Extracted material
+ + + + +
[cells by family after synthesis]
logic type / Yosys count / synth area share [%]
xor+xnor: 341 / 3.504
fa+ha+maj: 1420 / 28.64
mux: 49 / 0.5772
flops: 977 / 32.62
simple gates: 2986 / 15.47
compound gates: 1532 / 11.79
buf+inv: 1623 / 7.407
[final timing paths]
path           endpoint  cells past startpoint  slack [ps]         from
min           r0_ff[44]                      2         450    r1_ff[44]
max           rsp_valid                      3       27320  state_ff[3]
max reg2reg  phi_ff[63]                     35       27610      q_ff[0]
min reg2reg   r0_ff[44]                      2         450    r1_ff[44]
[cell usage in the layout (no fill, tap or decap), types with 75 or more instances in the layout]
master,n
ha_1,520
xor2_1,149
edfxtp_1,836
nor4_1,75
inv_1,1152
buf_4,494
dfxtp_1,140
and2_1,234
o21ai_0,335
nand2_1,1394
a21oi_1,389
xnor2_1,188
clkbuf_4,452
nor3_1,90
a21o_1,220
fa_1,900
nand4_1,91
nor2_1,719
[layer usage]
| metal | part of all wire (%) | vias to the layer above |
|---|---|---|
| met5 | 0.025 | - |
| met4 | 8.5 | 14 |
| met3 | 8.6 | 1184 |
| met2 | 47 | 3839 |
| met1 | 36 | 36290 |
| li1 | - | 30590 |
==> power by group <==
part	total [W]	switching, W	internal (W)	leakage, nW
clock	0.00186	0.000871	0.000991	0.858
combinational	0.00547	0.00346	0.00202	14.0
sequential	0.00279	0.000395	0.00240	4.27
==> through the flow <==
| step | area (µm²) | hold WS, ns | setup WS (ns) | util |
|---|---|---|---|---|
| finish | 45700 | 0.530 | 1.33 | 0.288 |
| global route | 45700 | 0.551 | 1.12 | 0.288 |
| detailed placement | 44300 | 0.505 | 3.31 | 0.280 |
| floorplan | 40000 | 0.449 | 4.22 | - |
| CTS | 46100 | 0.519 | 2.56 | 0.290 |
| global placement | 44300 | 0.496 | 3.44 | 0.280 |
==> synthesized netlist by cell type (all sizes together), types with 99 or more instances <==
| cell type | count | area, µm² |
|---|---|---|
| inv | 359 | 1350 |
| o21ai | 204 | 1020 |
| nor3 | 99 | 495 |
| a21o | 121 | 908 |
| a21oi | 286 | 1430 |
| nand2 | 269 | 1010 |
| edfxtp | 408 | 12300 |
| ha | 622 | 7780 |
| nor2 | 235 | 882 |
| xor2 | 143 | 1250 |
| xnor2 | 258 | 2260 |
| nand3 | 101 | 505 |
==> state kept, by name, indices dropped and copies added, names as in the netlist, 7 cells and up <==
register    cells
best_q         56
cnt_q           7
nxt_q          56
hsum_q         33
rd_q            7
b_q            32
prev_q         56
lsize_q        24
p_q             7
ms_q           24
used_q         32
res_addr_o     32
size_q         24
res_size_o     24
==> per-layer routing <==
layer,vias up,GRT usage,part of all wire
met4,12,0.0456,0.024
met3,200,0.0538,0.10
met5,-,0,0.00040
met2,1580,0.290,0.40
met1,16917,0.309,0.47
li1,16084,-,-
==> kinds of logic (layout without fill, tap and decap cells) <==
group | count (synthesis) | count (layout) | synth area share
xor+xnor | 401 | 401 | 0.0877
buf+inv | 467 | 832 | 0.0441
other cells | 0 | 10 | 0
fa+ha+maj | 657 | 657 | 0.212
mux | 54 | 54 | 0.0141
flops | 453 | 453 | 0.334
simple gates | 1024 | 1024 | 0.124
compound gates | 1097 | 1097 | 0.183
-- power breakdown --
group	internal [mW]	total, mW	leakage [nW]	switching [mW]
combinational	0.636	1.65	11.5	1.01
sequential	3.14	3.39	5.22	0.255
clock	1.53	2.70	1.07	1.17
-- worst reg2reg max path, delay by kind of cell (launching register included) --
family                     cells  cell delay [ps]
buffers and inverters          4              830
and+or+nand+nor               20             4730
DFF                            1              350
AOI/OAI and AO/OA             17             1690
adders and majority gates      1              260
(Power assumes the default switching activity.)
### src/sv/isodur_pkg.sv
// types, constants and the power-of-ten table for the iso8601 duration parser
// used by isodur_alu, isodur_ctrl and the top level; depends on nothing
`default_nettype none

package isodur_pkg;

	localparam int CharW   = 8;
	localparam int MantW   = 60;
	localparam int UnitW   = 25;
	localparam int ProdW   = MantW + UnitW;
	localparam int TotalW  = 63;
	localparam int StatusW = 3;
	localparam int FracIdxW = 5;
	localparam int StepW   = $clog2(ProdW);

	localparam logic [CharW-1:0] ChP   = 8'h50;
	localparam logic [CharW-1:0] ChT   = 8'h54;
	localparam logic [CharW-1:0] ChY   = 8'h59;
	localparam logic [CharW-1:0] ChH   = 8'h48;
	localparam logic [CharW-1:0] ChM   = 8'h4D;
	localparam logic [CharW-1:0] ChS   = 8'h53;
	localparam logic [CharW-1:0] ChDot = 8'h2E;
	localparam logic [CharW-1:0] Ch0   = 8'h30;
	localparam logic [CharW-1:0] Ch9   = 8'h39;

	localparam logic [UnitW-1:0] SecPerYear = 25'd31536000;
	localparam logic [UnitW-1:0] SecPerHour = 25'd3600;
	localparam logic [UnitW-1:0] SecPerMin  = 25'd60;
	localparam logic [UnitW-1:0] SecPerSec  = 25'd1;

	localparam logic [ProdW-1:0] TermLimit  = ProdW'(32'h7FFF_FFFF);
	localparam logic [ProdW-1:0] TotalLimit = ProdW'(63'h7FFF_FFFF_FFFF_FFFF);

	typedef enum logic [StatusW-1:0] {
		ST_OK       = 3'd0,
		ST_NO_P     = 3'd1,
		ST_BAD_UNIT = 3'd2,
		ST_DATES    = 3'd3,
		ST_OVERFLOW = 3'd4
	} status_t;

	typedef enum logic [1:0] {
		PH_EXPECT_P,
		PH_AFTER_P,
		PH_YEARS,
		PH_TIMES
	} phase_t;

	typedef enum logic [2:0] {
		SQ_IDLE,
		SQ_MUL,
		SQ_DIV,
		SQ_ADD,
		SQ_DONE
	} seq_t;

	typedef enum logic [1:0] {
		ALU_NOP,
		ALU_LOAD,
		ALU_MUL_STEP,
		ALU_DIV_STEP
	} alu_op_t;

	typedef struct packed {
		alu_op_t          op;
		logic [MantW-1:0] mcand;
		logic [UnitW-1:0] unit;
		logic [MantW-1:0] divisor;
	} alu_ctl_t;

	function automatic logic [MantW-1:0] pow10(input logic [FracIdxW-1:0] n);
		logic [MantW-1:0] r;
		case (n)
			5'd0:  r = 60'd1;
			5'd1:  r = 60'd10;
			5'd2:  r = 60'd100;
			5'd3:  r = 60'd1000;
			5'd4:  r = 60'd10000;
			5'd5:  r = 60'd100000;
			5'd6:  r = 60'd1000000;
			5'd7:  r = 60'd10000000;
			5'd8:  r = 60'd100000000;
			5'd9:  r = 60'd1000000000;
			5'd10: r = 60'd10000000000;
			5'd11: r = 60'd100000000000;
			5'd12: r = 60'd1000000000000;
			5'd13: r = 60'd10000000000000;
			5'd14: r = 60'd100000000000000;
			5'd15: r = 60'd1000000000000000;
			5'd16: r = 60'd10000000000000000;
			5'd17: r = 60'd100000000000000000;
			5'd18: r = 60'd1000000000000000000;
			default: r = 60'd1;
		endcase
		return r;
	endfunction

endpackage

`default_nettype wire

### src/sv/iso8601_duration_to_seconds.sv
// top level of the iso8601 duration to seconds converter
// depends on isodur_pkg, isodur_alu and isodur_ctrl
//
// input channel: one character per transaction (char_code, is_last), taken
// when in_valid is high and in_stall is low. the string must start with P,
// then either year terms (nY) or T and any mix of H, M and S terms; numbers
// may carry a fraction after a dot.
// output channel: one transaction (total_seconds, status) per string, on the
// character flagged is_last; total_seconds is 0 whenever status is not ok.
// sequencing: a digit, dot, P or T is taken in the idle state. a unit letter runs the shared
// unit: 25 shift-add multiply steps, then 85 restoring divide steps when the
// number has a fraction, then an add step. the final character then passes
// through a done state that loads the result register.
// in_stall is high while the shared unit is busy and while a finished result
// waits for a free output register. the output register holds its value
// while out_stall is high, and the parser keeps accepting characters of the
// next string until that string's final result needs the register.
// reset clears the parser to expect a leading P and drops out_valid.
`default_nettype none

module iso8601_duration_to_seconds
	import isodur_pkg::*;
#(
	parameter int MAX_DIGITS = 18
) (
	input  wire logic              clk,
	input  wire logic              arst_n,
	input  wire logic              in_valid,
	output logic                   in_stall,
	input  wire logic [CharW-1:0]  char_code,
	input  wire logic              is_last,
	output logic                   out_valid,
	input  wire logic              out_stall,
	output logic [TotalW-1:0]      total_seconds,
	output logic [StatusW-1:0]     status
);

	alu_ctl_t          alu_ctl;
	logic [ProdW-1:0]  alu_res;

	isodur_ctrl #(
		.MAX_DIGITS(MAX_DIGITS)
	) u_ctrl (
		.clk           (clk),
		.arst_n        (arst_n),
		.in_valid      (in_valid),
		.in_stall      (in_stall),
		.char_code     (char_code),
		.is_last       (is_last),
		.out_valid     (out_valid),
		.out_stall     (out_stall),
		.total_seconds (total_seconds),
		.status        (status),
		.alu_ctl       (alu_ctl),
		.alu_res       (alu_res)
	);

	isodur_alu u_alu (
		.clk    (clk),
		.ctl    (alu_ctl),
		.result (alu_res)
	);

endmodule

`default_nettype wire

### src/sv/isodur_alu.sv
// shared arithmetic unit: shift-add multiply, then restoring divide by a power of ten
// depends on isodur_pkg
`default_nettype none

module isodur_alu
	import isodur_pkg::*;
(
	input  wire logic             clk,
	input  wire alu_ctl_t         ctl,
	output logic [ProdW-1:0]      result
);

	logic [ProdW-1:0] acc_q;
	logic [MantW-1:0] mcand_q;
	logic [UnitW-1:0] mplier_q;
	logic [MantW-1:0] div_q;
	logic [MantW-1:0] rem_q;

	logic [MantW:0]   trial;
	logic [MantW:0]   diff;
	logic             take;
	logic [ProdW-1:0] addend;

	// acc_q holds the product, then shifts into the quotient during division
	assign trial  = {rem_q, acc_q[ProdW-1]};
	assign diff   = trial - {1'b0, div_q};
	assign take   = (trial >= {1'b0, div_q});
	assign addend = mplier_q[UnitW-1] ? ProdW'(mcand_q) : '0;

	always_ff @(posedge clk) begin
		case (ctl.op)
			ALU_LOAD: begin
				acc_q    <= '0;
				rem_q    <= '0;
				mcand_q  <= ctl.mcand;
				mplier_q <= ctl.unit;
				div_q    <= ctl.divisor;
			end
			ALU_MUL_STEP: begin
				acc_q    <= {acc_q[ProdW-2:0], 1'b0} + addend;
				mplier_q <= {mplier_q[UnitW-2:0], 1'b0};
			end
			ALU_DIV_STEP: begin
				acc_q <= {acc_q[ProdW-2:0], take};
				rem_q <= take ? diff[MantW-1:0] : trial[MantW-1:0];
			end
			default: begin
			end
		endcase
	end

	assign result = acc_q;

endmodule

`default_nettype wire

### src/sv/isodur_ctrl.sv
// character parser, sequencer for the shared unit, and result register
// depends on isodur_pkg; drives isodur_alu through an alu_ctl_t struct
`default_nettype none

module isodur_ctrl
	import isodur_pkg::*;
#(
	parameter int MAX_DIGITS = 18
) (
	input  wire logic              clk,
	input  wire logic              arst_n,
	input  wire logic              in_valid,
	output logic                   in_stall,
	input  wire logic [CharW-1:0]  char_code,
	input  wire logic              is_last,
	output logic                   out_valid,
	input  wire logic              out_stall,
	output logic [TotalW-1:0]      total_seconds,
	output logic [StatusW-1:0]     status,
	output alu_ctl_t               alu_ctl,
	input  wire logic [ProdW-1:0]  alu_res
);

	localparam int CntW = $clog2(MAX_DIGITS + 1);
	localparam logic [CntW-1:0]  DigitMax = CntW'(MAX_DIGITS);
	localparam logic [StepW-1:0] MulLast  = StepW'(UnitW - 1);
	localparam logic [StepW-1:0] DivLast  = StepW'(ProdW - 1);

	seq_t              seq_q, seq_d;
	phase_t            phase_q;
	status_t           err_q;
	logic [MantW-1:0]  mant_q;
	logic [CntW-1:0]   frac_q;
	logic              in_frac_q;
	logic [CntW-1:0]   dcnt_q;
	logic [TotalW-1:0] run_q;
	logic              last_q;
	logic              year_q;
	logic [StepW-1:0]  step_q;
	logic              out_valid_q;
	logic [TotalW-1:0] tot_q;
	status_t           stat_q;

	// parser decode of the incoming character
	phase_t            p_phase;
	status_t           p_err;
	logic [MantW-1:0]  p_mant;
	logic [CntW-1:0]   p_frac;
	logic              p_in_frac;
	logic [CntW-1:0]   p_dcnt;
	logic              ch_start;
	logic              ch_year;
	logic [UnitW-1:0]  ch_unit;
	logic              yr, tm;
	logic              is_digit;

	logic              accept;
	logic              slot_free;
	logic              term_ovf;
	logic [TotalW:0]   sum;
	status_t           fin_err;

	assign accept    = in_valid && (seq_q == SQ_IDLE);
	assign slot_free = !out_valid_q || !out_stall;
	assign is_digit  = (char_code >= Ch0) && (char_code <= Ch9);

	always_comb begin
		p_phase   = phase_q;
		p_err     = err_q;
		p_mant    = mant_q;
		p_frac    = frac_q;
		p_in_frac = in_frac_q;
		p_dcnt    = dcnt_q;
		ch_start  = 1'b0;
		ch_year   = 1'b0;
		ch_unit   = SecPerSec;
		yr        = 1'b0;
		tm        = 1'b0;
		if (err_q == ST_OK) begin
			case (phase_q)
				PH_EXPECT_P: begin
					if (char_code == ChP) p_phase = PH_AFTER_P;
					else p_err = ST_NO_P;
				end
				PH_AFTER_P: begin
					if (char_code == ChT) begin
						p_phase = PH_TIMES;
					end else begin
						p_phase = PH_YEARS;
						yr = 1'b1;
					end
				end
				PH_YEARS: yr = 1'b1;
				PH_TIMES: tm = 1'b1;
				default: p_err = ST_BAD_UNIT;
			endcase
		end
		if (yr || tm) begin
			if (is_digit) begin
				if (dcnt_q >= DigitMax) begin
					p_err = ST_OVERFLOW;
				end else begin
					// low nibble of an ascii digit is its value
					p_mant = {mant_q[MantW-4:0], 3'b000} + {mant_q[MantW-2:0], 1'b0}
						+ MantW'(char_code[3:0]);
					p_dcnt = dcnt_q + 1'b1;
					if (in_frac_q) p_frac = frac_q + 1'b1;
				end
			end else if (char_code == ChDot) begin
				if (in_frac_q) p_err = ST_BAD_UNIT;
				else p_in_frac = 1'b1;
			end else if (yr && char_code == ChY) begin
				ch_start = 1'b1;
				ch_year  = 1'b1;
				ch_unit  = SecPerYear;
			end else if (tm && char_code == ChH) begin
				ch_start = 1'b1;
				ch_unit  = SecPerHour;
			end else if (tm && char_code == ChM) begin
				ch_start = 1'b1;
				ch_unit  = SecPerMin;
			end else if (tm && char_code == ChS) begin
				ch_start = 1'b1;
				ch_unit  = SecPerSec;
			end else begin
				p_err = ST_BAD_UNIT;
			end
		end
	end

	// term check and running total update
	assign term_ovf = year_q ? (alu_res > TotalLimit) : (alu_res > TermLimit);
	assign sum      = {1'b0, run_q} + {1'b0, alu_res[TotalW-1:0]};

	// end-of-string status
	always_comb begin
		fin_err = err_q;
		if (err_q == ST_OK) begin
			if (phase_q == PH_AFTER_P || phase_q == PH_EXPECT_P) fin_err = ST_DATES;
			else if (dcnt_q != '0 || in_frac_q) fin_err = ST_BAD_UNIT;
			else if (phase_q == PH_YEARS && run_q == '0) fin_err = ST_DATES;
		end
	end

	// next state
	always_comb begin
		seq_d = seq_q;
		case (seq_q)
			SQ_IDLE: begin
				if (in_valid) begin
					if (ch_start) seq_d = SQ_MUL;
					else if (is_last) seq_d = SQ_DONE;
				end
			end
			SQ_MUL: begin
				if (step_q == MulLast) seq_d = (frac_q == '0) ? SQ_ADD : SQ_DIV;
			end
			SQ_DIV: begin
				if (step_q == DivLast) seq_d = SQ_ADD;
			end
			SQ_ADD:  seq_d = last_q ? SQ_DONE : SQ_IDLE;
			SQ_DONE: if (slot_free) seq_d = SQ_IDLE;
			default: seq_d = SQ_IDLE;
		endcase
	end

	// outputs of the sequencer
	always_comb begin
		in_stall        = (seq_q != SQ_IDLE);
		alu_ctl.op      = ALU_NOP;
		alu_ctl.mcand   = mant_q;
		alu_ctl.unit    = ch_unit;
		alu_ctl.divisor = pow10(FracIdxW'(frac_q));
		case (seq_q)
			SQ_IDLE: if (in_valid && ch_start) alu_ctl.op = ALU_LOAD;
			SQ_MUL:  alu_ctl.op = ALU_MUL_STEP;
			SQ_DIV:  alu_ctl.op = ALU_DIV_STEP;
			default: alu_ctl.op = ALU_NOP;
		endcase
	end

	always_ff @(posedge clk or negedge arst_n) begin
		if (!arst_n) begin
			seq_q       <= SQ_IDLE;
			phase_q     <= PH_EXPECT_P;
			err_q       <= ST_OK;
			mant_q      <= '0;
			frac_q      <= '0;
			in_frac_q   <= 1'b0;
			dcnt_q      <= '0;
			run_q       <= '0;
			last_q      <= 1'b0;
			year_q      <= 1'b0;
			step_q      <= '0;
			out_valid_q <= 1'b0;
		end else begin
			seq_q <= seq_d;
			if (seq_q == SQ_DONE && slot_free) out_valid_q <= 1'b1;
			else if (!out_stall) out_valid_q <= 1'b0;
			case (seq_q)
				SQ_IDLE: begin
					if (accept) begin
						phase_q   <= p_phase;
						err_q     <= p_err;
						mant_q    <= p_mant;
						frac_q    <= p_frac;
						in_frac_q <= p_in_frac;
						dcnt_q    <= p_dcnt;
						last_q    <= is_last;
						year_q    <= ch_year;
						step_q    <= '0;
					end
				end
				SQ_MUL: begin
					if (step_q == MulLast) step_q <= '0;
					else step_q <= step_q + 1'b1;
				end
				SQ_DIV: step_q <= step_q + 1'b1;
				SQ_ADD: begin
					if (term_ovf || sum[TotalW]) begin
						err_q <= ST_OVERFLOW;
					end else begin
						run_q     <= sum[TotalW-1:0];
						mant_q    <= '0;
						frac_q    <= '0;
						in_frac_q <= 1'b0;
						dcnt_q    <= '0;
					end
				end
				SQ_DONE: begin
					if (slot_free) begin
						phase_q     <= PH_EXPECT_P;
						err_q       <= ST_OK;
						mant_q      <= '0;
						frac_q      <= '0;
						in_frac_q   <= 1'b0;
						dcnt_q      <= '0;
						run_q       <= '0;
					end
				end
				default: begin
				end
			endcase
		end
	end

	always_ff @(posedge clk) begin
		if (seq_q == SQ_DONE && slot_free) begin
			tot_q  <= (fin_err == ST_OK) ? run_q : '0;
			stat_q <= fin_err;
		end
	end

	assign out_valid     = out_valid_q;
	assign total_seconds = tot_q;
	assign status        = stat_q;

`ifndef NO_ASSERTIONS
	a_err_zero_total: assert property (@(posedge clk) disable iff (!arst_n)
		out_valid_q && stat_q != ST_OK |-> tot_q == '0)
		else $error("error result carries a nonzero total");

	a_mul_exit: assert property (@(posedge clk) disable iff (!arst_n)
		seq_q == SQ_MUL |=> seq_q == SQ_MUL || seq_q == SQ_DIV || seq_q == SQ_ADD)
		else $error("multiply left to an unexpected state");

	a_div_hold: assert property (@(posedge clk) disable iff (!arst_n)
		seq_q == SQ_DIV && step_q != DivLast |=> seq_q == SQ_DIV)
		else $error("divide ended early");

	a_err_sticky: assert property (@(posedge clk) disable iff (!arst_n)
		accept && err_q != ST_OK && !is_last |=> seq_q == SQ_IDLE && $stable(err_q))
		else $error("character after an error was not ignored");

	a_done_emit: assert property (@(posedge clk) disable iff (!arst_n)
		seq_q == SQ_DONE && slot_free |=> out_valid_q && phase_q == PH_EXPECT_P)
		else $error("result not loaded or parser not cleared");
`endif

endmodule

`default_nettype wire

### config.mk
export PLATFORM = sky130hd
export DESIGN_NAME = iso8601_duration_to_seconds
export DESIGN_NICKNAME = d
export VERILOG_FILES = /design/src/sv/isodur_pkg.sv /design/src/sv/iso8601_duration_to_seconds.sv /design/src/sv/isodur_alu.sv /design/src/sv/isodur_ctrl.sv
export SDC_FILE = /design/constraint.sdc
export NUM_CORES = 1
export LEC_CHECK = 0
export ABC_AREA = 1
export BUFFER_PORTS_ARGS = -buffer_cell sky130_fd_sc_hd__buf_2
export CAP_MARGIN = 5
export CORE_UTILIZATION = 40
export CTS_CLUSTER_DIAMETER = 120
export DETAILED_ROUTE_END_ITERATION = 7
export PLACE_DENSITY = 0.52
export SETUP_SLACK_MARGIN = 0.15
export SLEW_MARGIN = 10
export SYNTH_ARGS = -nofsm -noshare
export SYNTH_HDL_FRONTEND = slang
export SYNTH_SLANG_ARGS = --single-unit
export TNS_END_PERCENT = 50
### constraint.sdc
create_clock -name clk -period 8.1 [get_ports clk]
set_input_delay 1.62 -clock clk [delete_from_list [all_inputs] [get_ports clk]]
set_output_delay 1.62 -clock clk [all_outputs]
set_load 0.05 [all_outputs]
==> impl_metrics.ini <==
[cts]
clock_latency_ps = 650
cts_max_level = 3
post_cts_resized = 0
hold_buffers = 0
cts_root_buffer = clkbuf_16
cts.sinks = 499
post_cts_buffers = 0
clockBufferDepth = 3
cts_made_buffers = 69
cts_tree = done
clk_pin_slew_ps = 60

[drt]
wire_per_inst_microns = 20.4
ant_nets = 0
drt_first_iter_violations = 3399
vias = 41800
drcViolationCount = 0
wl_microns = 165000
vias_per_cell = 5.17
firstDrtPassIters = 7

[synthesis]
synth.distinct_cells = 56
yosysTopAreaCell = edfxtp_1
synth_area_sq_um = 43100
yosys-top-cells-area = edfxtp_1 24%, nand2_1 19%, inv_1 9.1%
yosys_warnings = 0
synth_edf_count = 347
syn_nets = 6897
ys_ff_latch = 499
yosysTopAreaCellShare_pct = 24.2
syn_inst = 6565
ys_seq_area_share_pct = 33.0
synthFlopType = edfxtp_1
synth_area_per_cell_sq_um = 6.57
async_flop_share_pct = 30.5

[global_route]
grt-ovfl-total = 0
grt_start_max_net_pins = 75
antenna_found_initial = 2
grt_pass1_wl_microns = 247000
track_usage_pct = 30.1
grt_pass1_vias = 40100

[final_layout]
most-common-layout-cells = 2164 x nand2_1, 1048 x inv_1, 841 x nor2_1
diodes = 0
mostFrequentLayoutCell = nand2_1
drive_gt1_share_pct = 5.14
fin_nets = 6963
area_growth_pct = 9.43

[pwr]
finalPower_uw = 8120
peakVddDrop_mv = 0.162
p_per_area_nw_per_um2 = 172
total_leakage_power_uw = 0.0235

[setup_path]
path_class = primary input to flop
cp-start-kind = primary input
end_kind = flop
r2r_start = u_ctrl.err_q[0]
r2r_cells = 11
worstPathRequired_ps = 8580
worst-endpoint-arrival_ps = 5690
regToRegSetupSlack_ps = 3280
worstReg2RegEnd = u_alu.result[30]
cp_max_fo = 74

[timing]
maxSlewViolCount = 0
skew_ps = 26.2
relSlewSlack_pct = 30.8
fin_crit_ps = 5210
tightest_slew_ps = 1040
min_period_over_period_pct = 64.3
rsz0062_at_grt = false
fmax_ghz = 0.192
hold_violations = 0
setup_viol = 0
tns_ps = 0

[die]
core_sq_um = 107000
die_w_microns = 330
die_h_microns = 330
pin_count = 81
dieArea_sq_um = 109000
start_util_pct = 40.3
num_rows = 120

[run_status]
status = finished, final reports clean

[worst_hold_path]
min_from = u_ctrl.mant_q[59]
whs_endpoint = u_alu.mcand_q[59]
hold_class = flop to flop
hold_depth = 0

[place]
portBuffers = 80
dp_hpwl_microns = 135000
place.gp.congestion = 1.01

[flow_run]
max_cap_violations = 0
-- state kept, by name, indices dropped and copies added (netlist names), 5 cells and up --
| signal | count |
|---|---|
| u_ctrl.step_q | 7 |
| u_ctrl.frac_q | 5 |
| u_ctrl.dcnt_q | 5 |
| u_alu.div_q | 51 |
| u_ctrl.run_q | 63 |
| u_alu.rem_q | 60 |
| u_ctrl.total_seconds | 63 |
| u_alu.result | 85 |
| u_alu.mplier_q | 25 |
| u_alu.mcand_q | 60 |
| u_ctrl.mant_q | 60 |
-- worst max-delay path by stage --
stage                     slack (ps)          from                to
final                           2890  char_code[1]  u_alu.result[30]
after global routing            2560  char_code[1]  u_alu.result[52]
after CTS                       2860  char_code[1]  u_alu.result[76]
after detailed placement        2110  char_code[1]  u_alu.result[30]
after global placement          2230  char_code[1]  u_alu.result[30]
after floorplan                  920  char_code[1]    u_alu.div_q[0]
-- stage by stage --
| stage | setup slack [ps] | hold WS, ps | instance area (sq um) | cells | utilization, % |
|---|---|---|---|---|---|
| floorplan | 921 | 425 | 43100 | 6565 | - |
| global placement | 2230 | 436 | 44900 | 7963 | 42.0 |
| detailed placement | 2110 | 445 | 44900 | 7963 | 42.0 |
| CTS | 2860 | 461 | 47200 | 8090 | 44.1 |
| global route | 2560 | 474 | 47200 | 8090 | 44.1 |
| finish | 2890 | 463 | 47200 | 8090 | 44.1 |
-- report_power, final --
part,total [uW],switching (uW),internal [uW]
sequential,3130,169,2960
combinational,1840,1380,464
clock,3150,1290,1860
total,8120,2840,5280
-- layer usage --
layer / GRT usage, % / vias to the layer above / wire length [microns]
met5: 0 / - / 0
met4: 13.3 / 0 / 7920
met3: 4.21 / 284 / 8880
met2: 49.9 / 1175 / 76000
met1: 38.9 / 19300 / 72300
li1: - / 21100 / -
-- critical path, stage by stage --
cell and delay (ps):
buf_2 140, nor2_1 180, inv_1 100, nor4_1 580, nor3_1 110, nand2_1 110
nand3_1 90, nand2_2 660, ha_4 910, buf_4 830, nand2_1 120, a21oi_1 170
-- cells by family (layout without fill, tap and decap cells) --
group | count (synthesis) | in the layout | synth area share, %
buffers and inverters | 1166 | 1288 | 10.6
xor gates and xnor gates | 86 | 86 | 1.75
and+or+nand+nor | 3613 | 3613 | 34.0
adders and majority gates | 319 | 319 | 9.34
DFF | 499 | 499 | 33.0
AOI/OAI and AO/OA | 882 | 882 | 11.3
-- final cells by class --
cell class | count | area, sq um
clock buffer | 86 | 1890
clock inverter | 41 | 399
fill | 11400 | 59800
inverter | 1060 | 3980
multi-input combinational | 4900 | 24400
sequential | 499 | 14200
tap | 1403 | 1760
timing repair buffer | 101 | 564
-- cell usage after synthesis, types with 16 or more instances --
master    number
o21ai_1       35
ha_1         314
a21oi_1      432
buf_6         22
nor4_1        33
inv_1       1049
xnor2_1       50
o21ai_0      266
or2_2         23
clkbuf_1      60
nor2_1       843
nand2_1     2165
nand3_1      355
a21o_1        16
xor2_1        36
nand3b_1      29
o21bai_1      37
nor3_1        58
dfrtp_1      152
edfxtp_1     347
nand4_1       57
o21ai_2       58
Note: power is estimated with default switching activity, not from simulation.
+ + + + +
Required work
Could you restate word for word the lines above from the one containing "[cell usage in" through the one containing "204 | 1020 |", both included, and nothing else?

Exercise answer
[cell usage in the layout (no fill, tap or decap), types with 75 or more instances in the layout]
master,n
ha_1,520
xor2_1,149
edfxtp_1,836
nor4_1,75
inv_1,1152
buf_4,494
dfxtp_1,140
and2_1,234
o21ai_0,335
nand2_1,1394
a21oi_1,389
xnor2_1,188
clkbuf_4,452
nor3_1,90
a21o_1,220
fa_1,900
nand4_1,91
nor2_1,719
[layer usage]
| metal | part of all wire (%) | vias to the layer above |
|---|---|---|
| met5 | 0.025 | - |
| met4 | 8.5 | 14 |
| met3 | 8.6 | 1184 |
| met2 | 47 | 3839 |
| met1 | 36 | 36290 |
| li1 | - | 30590 |
==> power by group <==
part	total [W]	switching, W	internal (W)	leakage, nW
clock	0.00186	0.000871	0.000991	0.858
combinational	0.00547	0.00346	0.00202	14.0
sequential	0.00279	0.000395	0.00240	4.27
==> through the flow <==
| step | area (µm²) | hold WS, ns | setup WS (ns) | util |
|---|---|---|---|---|
| finish | 45700 | 0.530 | 1.33 | 0.288 |
| global route | 45700 | 0.551 | 1.12 | 0.288 |
| detailed placement | 44300 | 0.505 | 3.31 | 0.280 |
| floorplan | 40000 | 0.449 | 4.22 | - |
| CTS | 46100 | 0.519 | 2.56 | 0.290 |
| global placement | 44300 | 0.496 | 3.44 | 0.280 |
==> synthesized netlist by cell type (all sizes together), types with 99 or more instances <==
| cell type | count | area, µm² |
|---|---|---|
| inv | 359 | 1350 |
| o21ai | 204 | 1020 |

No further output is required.